» **MATERIAL PROVIDED**:
===== src/rtl/traffic_light_fsm.sv =====
// Traffic-light sequencer: main/side/walk phases with programmable
// base, extension and yellow intervals.
module traffic_light_fsm
    import traffic_light_fsm_pkg::*;
#(
    parameter int TICK_DIV   = DEF_TICK_DIV,
    parameter int VAL_W      = DEF_VAL_W,
    parameter int T_BASE_DEF = DEF_BASE,
    parameter int T_EXT_DEF  = DEF_EXT,
    parameter int T_YEL_DEF  = DEF_YEL
) (
    input  logic             clk,
    input  logic             rst,
    input  logic             sensor_sync,
    input  logic             wr_sync,
    input  logic             prog_sync,
    input  logic [1:0]       prog_sel,
    input  logic [VAL_W-1:0] prog_val,
    output logic [2:0]       main_light,
    output logic [2:0]       side_light,
    output logic             walk_lamp,
    output logic [2:0]       state_dbg
);

    state_t           state;
    state_t           next;
    logic [VAL_W-1:0] t_base;
    logic [VAL_W-1:0] t_ext;
    logic [VAL_W-1:0] t_yel;
    logic [VAL_W-1:0] dur;
    logic [VAL_W-1:0] wval;
    logic             walk_pend;
    logic             expire;
    logic             restart;

    assign restart   = prog_sync || (next != state);
    assign wval      = (prog_val == '0) ? VAL_W'(1) : prog_val;
    assign state_dbg = state;

    interval_timer #(
        .TICK_DIV(TICK_DIV),
        .VAL_W   (VAL_W)
    ) u_timer (
        .clk    (clk),
        .rst    (rst),
        .restart(restart),
        .dur    (dur),
        .expire (expire)
    );

    always_comb begin
        dur = t_base;
        case (state)
            S_MG, S_SG:               dur = t_base;
            S_MG_EXT, S_SG_EXT, S_WALK: dur = t_ext;
            S_MY, S_SY:               dur = t_yel;
            default:                  dur = t_base;
        endcase
    end

    always_comb begin
        next = state;
        case (state)
            S_MG:     if (expire) next = sensor_sync ? S_MG_EXT : S_MY;
            S_MG_EXT: if (expire) next = S_MY;
            S_MY:     if (expire) next = walk_pend ? S_WALK : S_SG;
            S_WALK:   if (expire) next = S_SG;
            S_SG:     if (expire) next = sensor_sync ? S_SG_EXT : S_SY;
            S_SG_EXT: if (expire) next = S_SY;
            S_SY:     if (expire) next = S_MG;
            default:  next = S_MG;
        endcase
    end

    always_comb begin
        main_light = RED;
        side_light = RED;
        walk_lamp  = 1'b0;
        case (state)
            S_MG, S_MG_EXT: main_light = GRN;
            S_MY:           main_light = YEL;
            S_WALK:         walk_lamp  = 1'b1;
            S_SG, S_SG_EXT: side_light = GRN;
            S_SY:           side_light = YEL;
            default:        main_light = RED;
        endcase
    end

    always_ff @(posedge clk) begin
        if (rst || prog_sync) begin
            state <= S_MG;
        end else begin
            state <= next;
        end
    end

    // Clear on entry to walk beats any concurrent request.
    always_ff @(posedge clk) begin
        if (rst) begin
            walk_pend <= 1'b0;
        end else if (!prog_sync && state == S_MY && expire && walk_pend) begin
            walk_pend <= 1'b0;
        end else if (wr_sync && state != S_WALK) begin
            walk_pend <= 1'b1;
        end
    end

    always_ff @(posedge clk) begin
        if (rst) begin
            t_base <= VAL_W'(T_BASE_DEF);
            t_ext  <= VAL_W'(T_EXT_DEF);
            t_yel  <= VAL_W'(T_YEL_DEF);
        end else if (prog_sync) begin
            case (prog_sel)
                SEL_BASE: t_base <= wval;
                SEL_EXT:  t_ext  <= wval;
                SEL_YEL:  t_yel  <= wval;
                SEL_NONE: ;
                default:  ;
            endcase
        end
    end

endmodule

» **WORK INSTRUCTION**: Only the lines from the one containing "VAL_W'(1) : prog_val;" through the one containing "if (rst || prog_sync) begin" are to be retyped, both boundary lines included, with no other material.

» **YOUR SOLUTION**:
    assign wval      = (prog_val == '0) ? VAL_W'(1) : prog_val;
    assign state_dbg = state;

    interval_timer #(
        .TICK_DIV(TICK_DIV),
        .VAL_W   (VAL_W)
    ) u_timer (
        .clk    (clk),
        .rst    (rst),
        .restart(restart),
        .dur    (dur),
        .expire (expire)
    );

    always_comb begin
        dur = t_base;
        case (state)
            S_MG, S_SG:               dur = t_base;
            S_MG_EXT, S_SG_EXT, S_WALK: dur = t_ext;
            S_MY, S_SY:               dur = t_yel;
            default:                  dur = t_base;
        endcase
    end

    always_comb begin
        next = state;
        case (state)
            S_MG:     if (expire) next = sensor_sync ? S_MG_EXT : S_MY;
            S_MG_EXT: if (expire) next = S_MY;
            S_MY:     if (expire) next = walk_pend ? S_WALK : S_SG;
            S_WALK:   if (expire) next = S_SG;
            S_SG:     if (expire) next = sensor_sync ? S_SG_EXT : S_SY;
            S_SG_EXT: if (expire) next = S_SY;
            S_SY:     if (expire) next = S_MG;
            default:  next = S_MG;
        endcase
    end

    always_comb begin
        main_light = RED;
        side_light = RED;
        walk_lamp  = 1'b0;
        case (state)
            S_MG, S_MG_EXT: main_light = GRN;
            S_MY:           main_light = YEL;
            S_WALK:         walk_lamp  = 1'b1;
            S_SG, S_SG_EXT: side_light = GRN;
            S_SY:           side_light = YEL;
            default:        main_light = RED;
        endcase
    end

    always_ff @(posedge clk) begin
        if (rst || prog_sync) begin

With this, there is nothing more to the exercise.